Many economists consider raising the pension age an essential move to adapt the country’s public finances to a rapidly ageing population. However, if the auditor judges the shortfall to be in line with the advisory council’s estimates, it will likely embolden those pushing to lower the retirement age, bringing the pensions debate back to the forefront of French politics. Jean-Daniel Levy, from pollster Harris Interactive, said the pensions issue could plunge France back into chaos. France’s biggest union, the moderate CFDT, has already said it will abandon the talks if they’re based on the bigger shortfall. “We won’t be there if it’s a fake presentation of the pension system’s finances,” CFDT head Marylise Leon told France Info radio earlier this month.
Meanwhile, employers’ federations are cautious about any changes that would leave them paying more into the pension pot.
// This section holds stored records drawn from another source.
==> src/rtl/airport_checkpoint_scheduler.sv <==
// airport_checkpoint_scheduler: multi-lane security checkpoint controller.
// Arrivals are queued in two classes (PRI = crew/VIP, STD = standard/reserved).
// At most one passenger per cycle is dispatched to the lowest-indexed IDLE lane.
// Each lane then runs a scan FSM that ends in CLEAR or FLAG, depending on bag parity.
// Every dispatch issues an LFSR-based security token.
// The last dispatch's class is reported on dispatch_priority, because "priority" is a reserved word.
// Optional feature: define STARVE_GUARD_EN to force one STD grant after STARVE_LIMIT
// consecutive PRI grants that were made while STD was waiting.
// Handshake: an arrival is taken on a rising edge where arr_valid && arr_ready.
// arr_ready reflects only whether the class selected by arr_type is full; it never depends on arr_valid.
// lane_state_dbg exposes each lane's FSM state (2 bits per lane) for checkers.
module airport_checkpoint_scheduler #(
  parameter int LANES        = 4,
  parameter int DEPTH        = 8,
  parameter int DATA_W       = 8,
  parameter int SCAN_CYC     = 4,
  parameter int STARVE_LIMIT = 4,
  localparam int LW          = (LANES > 1) ? $clog2(LANES) : 1,
  localparam int CNT_W       = $clog2(2 * DEPTH) + 1
) (
  input  logic                clk,
  input  logic                reset,
  input  logic                arr_valid,
  output logic                arr_ready,
  input  logic [1:0]          arr_type,
  input  logic [DATA_W-1:0]   arr_bag,
  input  logic [LANES-1:0]    flag_ack,
  output logic [LANES-1:0]    lane_busy,
  output logic [2*LANES-1:0]  light,
  output logic                dispatch_valid,
  output logic [LW-1:0]       dispatch_lane,
  output logic [1:0]          dispatch_priority,
  output logic [7:0]          security_token,
  output logic [CNT_W-1:0]    count,
  output logic [7:0]          flag_count,
  output logic [2*LANES-1:0]  lane_state_dbg
);

  localparam int PW = $clog2(DEPTH);
  localparam int QW = PW + 1;
  localparam int CW = (SCAN_CYC > 1) ? $clog2(SCAN_CYC) : 1;
  localparam int EW = 2 + DATA_W;
  localparam logic [CW-1:0] SCAN_LAST = CW'(SCAN_CYC - 1);
  localparam logic [QW-1:0] Q_FULL    = QW'(DEPTH);

  typedef enum logic [1:0] {
    L_IDLE  = 2'd0,
    L_SCAN  = 2'd1,
    L_CLEAR = 2'd2,
    L_FLAG  = 2'd3
  } lane_state_t;

  logic [EW-1:0] pri_mem [DEPTH];
  logic [EW-1:0] std_mem [DEPTH];
  logic [PW-1:0] pri_wp, pri_rp, std_wp, std_rp;
  logic [QW-1:0] pri_cnt, std_cnt;

  lane_state_t   lane_state [LANES];
  logic [CW-1:0] scan_cnt   [LANES];
  logic [LANES-1:0] lane_par;

  logic [7:0]        lfsr;
  logic              lfsr_fb;
  logic              arr_is_pri, pri_push, std_push;
  logic              idle_any;
  logic [LW-1:0]     free_lane;
  logic              force_std, grant_pri, grant_std, dispatch;
  logic [EW-1:0]     gnt_entry;
  logic [1:0]        gnt_type;
  logic [DATA_W-1:0] gnt_bag;
  logic [3:0]        flag_enter;
  logic [8:0]        flag_sum;

  // Class decode and per-class full test; reserved type 11 rides with STD.
  assign arr_is_pri = (arr_type == 2'b01) || (arr_type == 2'b10);
  assign arr_ready  = arr_is_pri ? (pri_cnt != Q_FULL) : (std_cnt != Q_FULL);
  assign pri_push   = arr_valid && arr_ready && arr_is_pri;
  assign std_push   = arr_valid && arr_ready && !arr_is_pri;
  assign count      = CNT_W'(pri_cnt) + CNT_W'(std_cnt);
  assign lfsr_fb    = lfsr[7] ^ lfsr[5] ^ lfsr[4] ^ lfsr[3];

`ifdef STARVE_GUARD_EN
  localparam int SW = $clog2(STARVE_LIMIT + 1);
  logic [SW-1:0] starve_cnt;

  // Count PRI grants taken while STD waits; any STD grant clears the count.
  always_ff @(posedge clk or posedge reset) begin
    if (reset) begin
      starve_cnt <= '0;
    end else if (grant_std) begin
      starve_cnt <= '0;
    end else if (grant_pri && (std_cnt != '0) && (starve_cnt != SW'(STARVE_LIMIT))) begin
      starve_cnt <= starve_cnt + SW'(1);
    end
  end

  assign force_std = (std_cnt != '0) && (starve_cnt == SW'(STARVE_LIMIT));
`else
  assign force_std = 1'b0;
`endif

  // Lowest-indexed IDLE lane: scan downward so the smallest index wins.
  always_comb begin
    idle_any  = 1'b0;
    free_lane = '0;
    for (int i = LANES - 1; i >= 0; i--) begin
      if (lane_state[i] == L_IDLE) begin
        idle_any  = 1'b1;
        free_lane = LW'(i);
      end
    end
  end

  // Grant selection: forced STD first, then PRI, then STD; queue heads are registered,
  // so a fresh arrival is never dispatched on the edge that stores it.
  always_comb begin
    grant_pri = 1'b0;
    grant_std = 1'b0;
    if (idle_any) begin
      if (force_std) begin
        grant_std = 1'b1;
      end else if (pri_cnt != '0) begin
        grant_pri = 1'b1;
      end else if (std_cnt != '0) begin
        grant_std = 1'b1;
      end
    end
    dispatch  = grant_pri || grant_std;
    gnt_entry = grant_pri ? pri_mem[pri_rp] : std_mem[std_rp];
    gnt_type  = gnt_entry[EW-1 -: 2];
    gnt_bag   = gnt_entry[DATA_W-1:0];
  end

  // Lanes entering FLAG this cycle, used for the saturating flag counter.
  always_comb begin
    flag_enter = '0;
    for (int i = 0; i < LANES; i++) begin
      if ((lane_state[i] == L_SCAN) && (scan_cnt[i] == SCAN_LAST) && lane_par[i]) begin
        flag_enter = flag_enter + 4'd1;
      end
    end
    flag_sum = {1'b0, flag_count} + 9'(flag_enter);
  end

  // Busy flags and the debug view of the lane FSMs.
  always_comb begin
    lane_busy      = '0;
    lane_state_dbg = '0;
    for (int i = 0; i < LANES; i++) begin
      lane_busy[i]             = (lane_state[i] != L_IDLE);
      lane_state_dbg[2*i +: 2] = lane_state[i];
    end
  end

  // Queue storage; entries hold {type, bag} and need no reset.
  always_ff @(posedge clk) begin
    if (pri_push) pri_mem[pri_wp] <= {arr_type, arr_bag};
    if (std_push) std_mem[std_wp] <= {arr_type, arr_bag};
  end

  // Queue pointers and occupancy; a push and a pop on the same edge are both honoured.
  always_ff @(posedge clk or posedge reset) begin
    if (reset) begin
      pri_wp  <= '0;
      pri_rp  <= '0;
      std_wp  <= '0;
      std_rp  <= '0;
      pri_cnt <= '0;
      std_cnt <= '0;
    end else begin
      if (pri_push)  pri_wp <= pri_wp + PW'(1);
      if (grant_pri) pri_rp <= pri_rp + PW'(1);
      if (std_push)  std_wp <= std_wp + PW'(1);
      if (grant_std) std_rp <= std_rp + PW'(1);
      pri_cnt <= pri_cnt + QW'(pri_push) - QW'(grant_pri);
      std_cnt <= std_cnt + QW'(std_push) - QW'(grant_std);
    end
  end

  // Dispatch report, token generation (the LFSR advances only on dispatch), and flag counter.
  always_ff @(posedge clk or posedge reset) begin
    if (reset) begin
      dispatch_valid    <= 1'b0;
      dispatch_lane     <= '0;
      dispatch_priority <= 2'b00;
      security_token    <= 8'h00;
      lfsr              <= 8'hA5;
      flag_count        <= 8'h00;
    end else begin
      dispatch_valid <= dispatch;
      if (dispatch) begin
        dispatch_lane     <= free_lane;
        dispatch_priority <= gnt_type;
        security_token    <= lfsr ^ gnt_bag[7:0];
        lfsr              <= {lfsr[6:0], lfsr_fb};
      end
      flag_count <= flag_sum[8] ? 8'hFF : flag_sum[7:0];
    end
  end

  // Per-lane scan FSM with registered lights: IDLE -> SCAN -> CLEAR/FLAG -> IDLE.
  always_ff @(posedge clk or posedge reset) begin
    if (reset) begin
      for (int i = 0; i < LANES; i++) begin
        lane_state[i] <= L_IDLE;
        scan_cnt[i]   <= '0;
      end
      lane_par <= '0;
      light    <= {LANES{2'b01}};
    end else begin
      for (int i = 0; i < LANES; i++) begin
        case (lane_state[i])
          L_IDLE: begin
            if (dispatch && (free_lane == LW'(i))) begin
              lane_state[i]     <= L_SCAN;
              scan_cnt[i]       <= '0;
              lane_par[i]       <= ^gnt_bag;
              light[2*i +: 2]   <= 2'b10;
            end
          end
          L_SCAN: begin
            if (scan_cnt[i] == SCAN_LAST) begin
              if (lane_par[i]) begin
                lane_state[i]   <= L_FLAG;
                light[2*i +: 2] <= 2'b11;
              end else begin
                lane_state[i]   <= L_CLEAR;
                light[2*i +: 2] <= 2'b01;
              end
            end else begin
              scan_cnt[i] <= scan_cnt[i] + CW'(1);
            end
          end
          L_CLEAR: begin
            lane_state[i]   <= L_IDLE;
            light[2*i +: 2] <= 2'b01;
          end
          L_FLAG: begin
            if (flag_ack[i]) begin
              lane_state[i]   <= L_IDLE;
              light[2*i +: 2] <= 2'b01;
            end
          end
          default: begin
            lane_state[i]   <= L_IDLE;
            light[2*i +: 2] <= 2'b01;
          end
        endcase
      end
    end
  end

endmodule
==> config.mk <==
export PLATFORM = sky130hd
export DESIGN_NAME = airport_checkpoint_scheduler
export DESIGN_NICKNAME = d
export VERILOG_FILES = /design/src/rtl/airport_checkpoint_scheduler.sv
export SDC_FILE = /design/constraint.sdc
export NUM_CORES = 1
export LEC_CHECK = 0
export ABC_AREA = 1
export BUFFER_PORTS_ARGS = -buffer_cell sky130_fd_sc_hd__buf_4
export CAP_MARGIN = 0
export CORE_MARGIN = 2
export CORE_UTILIZATION = 58
export CTS_BUF_LIST = sky130_fd_sc_hd__clkbuf_16
export DETAILED_ROUTE_END_ITERATION = 8
export PLACE_DENSITY_LB_ADDON = 0.2
export RECOVER_POWER = 25
export REMOVE_ABC_BUFFERS = 1
export SLEW_MARGIN = 20
export SYNTH_ARGS = -nofsm -noshare
export SYNTH_HDL_FRONTEND = slang
export SYNTH_SLANG_ARGS = --single-unit
==> constraint.sdc <==
create_clock -name clk -period 6.8 [get_ports clk]
set_input_delay 1.36 -clock clk [delete_from_list [all_inputs] [get_ports clk]]
set_output_delay 1.36 -clock clk [all_outputs]
set_load 0.05 [all_outputs]
==> results_dict.tcl <==
set metrics [dict create \
    min_delay_worst_endpoint "light[0]" \
    hold_depth 2 \
    area_growth_pct 11.6 \
    clkLatencyLatePin_ps 520 \
    clk_pin_slew_ps 60 \
    io_buffers 63 \
    syn_area_um2 10700 \
    post-route-drc-count 0 \
    startpoint_type "primary input" \
    avgViaCountPerCell 5.44 \
    cp_data_arrival_time_ps 2790 \
    ant_nets 0 \
    setup_viol 0 \
    rows 49 \
    synth_top_area_share_pct 44.8 \
    skew_ps 8.15 \
    synth_common_cells "nand2_1, edfxtp_1, nand3_1, inv_1, nor2_1" \
    period_share_pct 61.0 \
    drt_first_pass_iters 5 \
    grt-ovfl-total 0 \
    clockRootBuffer "clkbuf_16" \
    ff2ff_setup_slack_ps 3110 \
    grt_pass1_wl_um 35800 \
    dieWidth_um 140 \
    cp-end-kind "primary output" \
    cts_tree "yes" \
    cp_data_required_time_ps 5440 \
    grt_max_degree 74 \
    nNetsFinal 1147 \
    slew_headroom_pct 31.0 \
    cts_buffers 24 \
    numClockSinks 233 \
    core-area_um2 18000 \
    regArea_um2 6640 \
    synth-seq-cells 233 \
    h-tree-depth 1 \
    cts_resized 0 \
    worst_pin_slew_ps 1030 \
    ioPinCount 64 \
    yosys_warnings 0 \
    wl_um 22400 \
    r2r-start "lane_state_dbg[0]" \
    dpl.hpwl_um 14400 \
    post_drt_wl_per_cell_um 16.7 \
    drive_gt1_share_pct 13.0 \
    syn_area_per_cell_um2 10.3 \
    start_util_pct 59.5 \
    min_path_type "register to register" \
    period_needed_ps 4150 \
    ys_seq_area_share_pct 62.0 \
    r2r_end "flag_count[5]" \
    async_flop_share_pct 31.3 \
    antenna_found_initial 0 \
    place_congestion 0.826 \
    drv_slew 0 \
    hp-start "light[0]" \
    grt_util_all_layers_pct 23.2 \
    synth_cell_types 47 \
    critPathKind "primary input to primary output" \
    synth_cells 1043 \
    cap_viol_max_count 0 \
    path_max_fanout 17 \
    outcome "finished clean" \
    finalHoldViolCount 0 \
    grt_pass1_vias 6967 \
    synth_edf_count 160 \
    cts_buffer_depth 3 \
    fp.dieH_um 140 \
    reg2regPathDepth 18 \
    synth.area.top_cells "edfxtp_1, dfrtp_1, nand2_1, nand3_1, inv_1" \
    fmax_mhz 241 \
    finalSetupTns_ps 0 \
    fill_cells 1421 \
    first_iter_violations 512 \
    multi_input_area_um2 3390 \
    synth_largest_area_cell "edfxtp_1" \
    post_cts_buffers 0 \
    antenna_cells_inserted 0 \
    vias 7315 \
    holdBufCountCts 0 \
    synth_most_common_cell "nand2_1" \
    synth_top_flop_cell "edfxtp_1" \
    dieArea_um2 19600 \
    rsz0062_at_grt "false" \
]
## cell families (layout without fill, tap and decap cells)
group	Yosys count	after routing	share of synthesized area, %
buf+inv	163	235	6.36
compound gates	89	89	4.81
fa+ha+maj	33	33	4.13
xor+xnor	20	20	1.63
simple gates	503	503	21.0
other cells	1	1	0.0350
mux	1	1	0.105
flops	233	233	62.0
## registers in the layout, indices dropped and copies added (netlist names)
signal	count
scan_cnt	8
pri_mem	80
std_cnt	4
dispatch_lane	2
lane_state_dbg	8
dispatch_priority	2
pri_cnt	4
dispatch_valid	1
lane_par	4
security_token	8
std_wp	3
pri_wp	3
light	4
pri_rp	3
std_rp	3
lfsr	8
flag_count	8
std_mem	80
## critical path: stages
cell and delay, ps:
clkbuf_1 630, xnor2_1 250, inv_1 70, o41ai_1 90
nand2_1 160, buf_4 220
## through the flow
step | hold slack [ps] | std cells | instance area [um2] | worst slack [ps] | util (%)
2_1_floorplan | 449 | 1005 | 10500 | 2840 | -
3_3_place_gp | 454 | 1300 | 11300 | 3100 | 62.6
3_5_place_dp | 456 | 1300 | 11300 | 3030 | 62.6
4_1_cts | 465 | 1344 | 12000 | 3080 | 66.6
5_1_grt | 486 | 1344 | 12000 | 2530 | 66.4
6_report | 462 | 1344 | 12000 | 2650 | 66.4
## layer usage
layer / track usage (%) / wire [um] / up-vias
met4: 7.89 / 712 / 0
li1: - / - / 3575
met1: 33.1 / 9920 / 3488
met2: 37.7 / 10500 / 216
met5: 0 / 0 / -
met3: 2.70 / 1280 / 36
## cells in the final DEF, fill, tap and decap left out, drive strengths merged, types with 8 or more instances in the layout
| master | count |
|---|---|
| nand3 | 132 |
| o211ai | 8 |
| clkbuf | 34 |
| nand2 | 276 |
| o21ai | 51 |
| nor2 | 80 |
| xor2 | 8 |
| buf | 56 |
| a21oi | 9 |
| edfxtp | 160 |
| dfrtp | 65 |
| ha | 29 |
| xnor2 | 12 |
| dfstp | 8 |
| inv | 135 |
| clkinv | 9 |
## worst max path at each step
stage | from | endpoint | slack, ps
2_1_floorplan | lane_state_dbg[2] | flag_count[5] | 2840
3_3_place_gp | arr_type[1] | pri_mem[4][6] | 3100
3_5_place_dp | arr_type[0] | pri_mem[0][4] | 3030
4_1_cts | arr_type[1] | arr_ready | 3080
5_1_grt | arr_type[0] | arr_ready | 2530
6_report | arr_type[0] | arr_ready | 2650
## area by class of cell
class                   count  area share, %
clock buffers              24           5.02
clock inverters            20          0.952
inverters                 125           3.93
multi-input cells         647           28.4
flip-flops and latches    233           55.5
well taps                 229           2.39
repair buffers             66           3.83
Power is not shown: default switching activity piles up to over one toggle a cycle in this logic, so the estimate is an artifact.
The stakes are high for Bayrou, who has already survived five no-confidence motions. He had to make billions of euros in concessions to get the 2025 budget approved after failure to pass the legislation led to the ouster of his predecessor, Michel Barnier. Investors, ratings agencies and Paris’ European Union partners — wary after France’s budget deficit spiralled out of control in the last two years — are closely watching the talks for signs the pension system’s finances could come out weaker.
“It’s going to be an extremely complicated discussion given the constraints, socially, financially, and politically,” Moody’s senior credit officer Olivier Chemla told Reuters.
“Any change deteriorating or reducing fiscal sustainability would be credit negative,” he added. Bayrou has said that while all options were on the table for tweaking the 2023 reform, any amendments must not leave the pension system in worse financial shape.
Changes to the pension system are highly sensitive as many are deeply attached to the principle that payroll contributions from workers fund payouts to retirees. In reality, workers and employers’ payroll contributions only cover part of the pension payouts.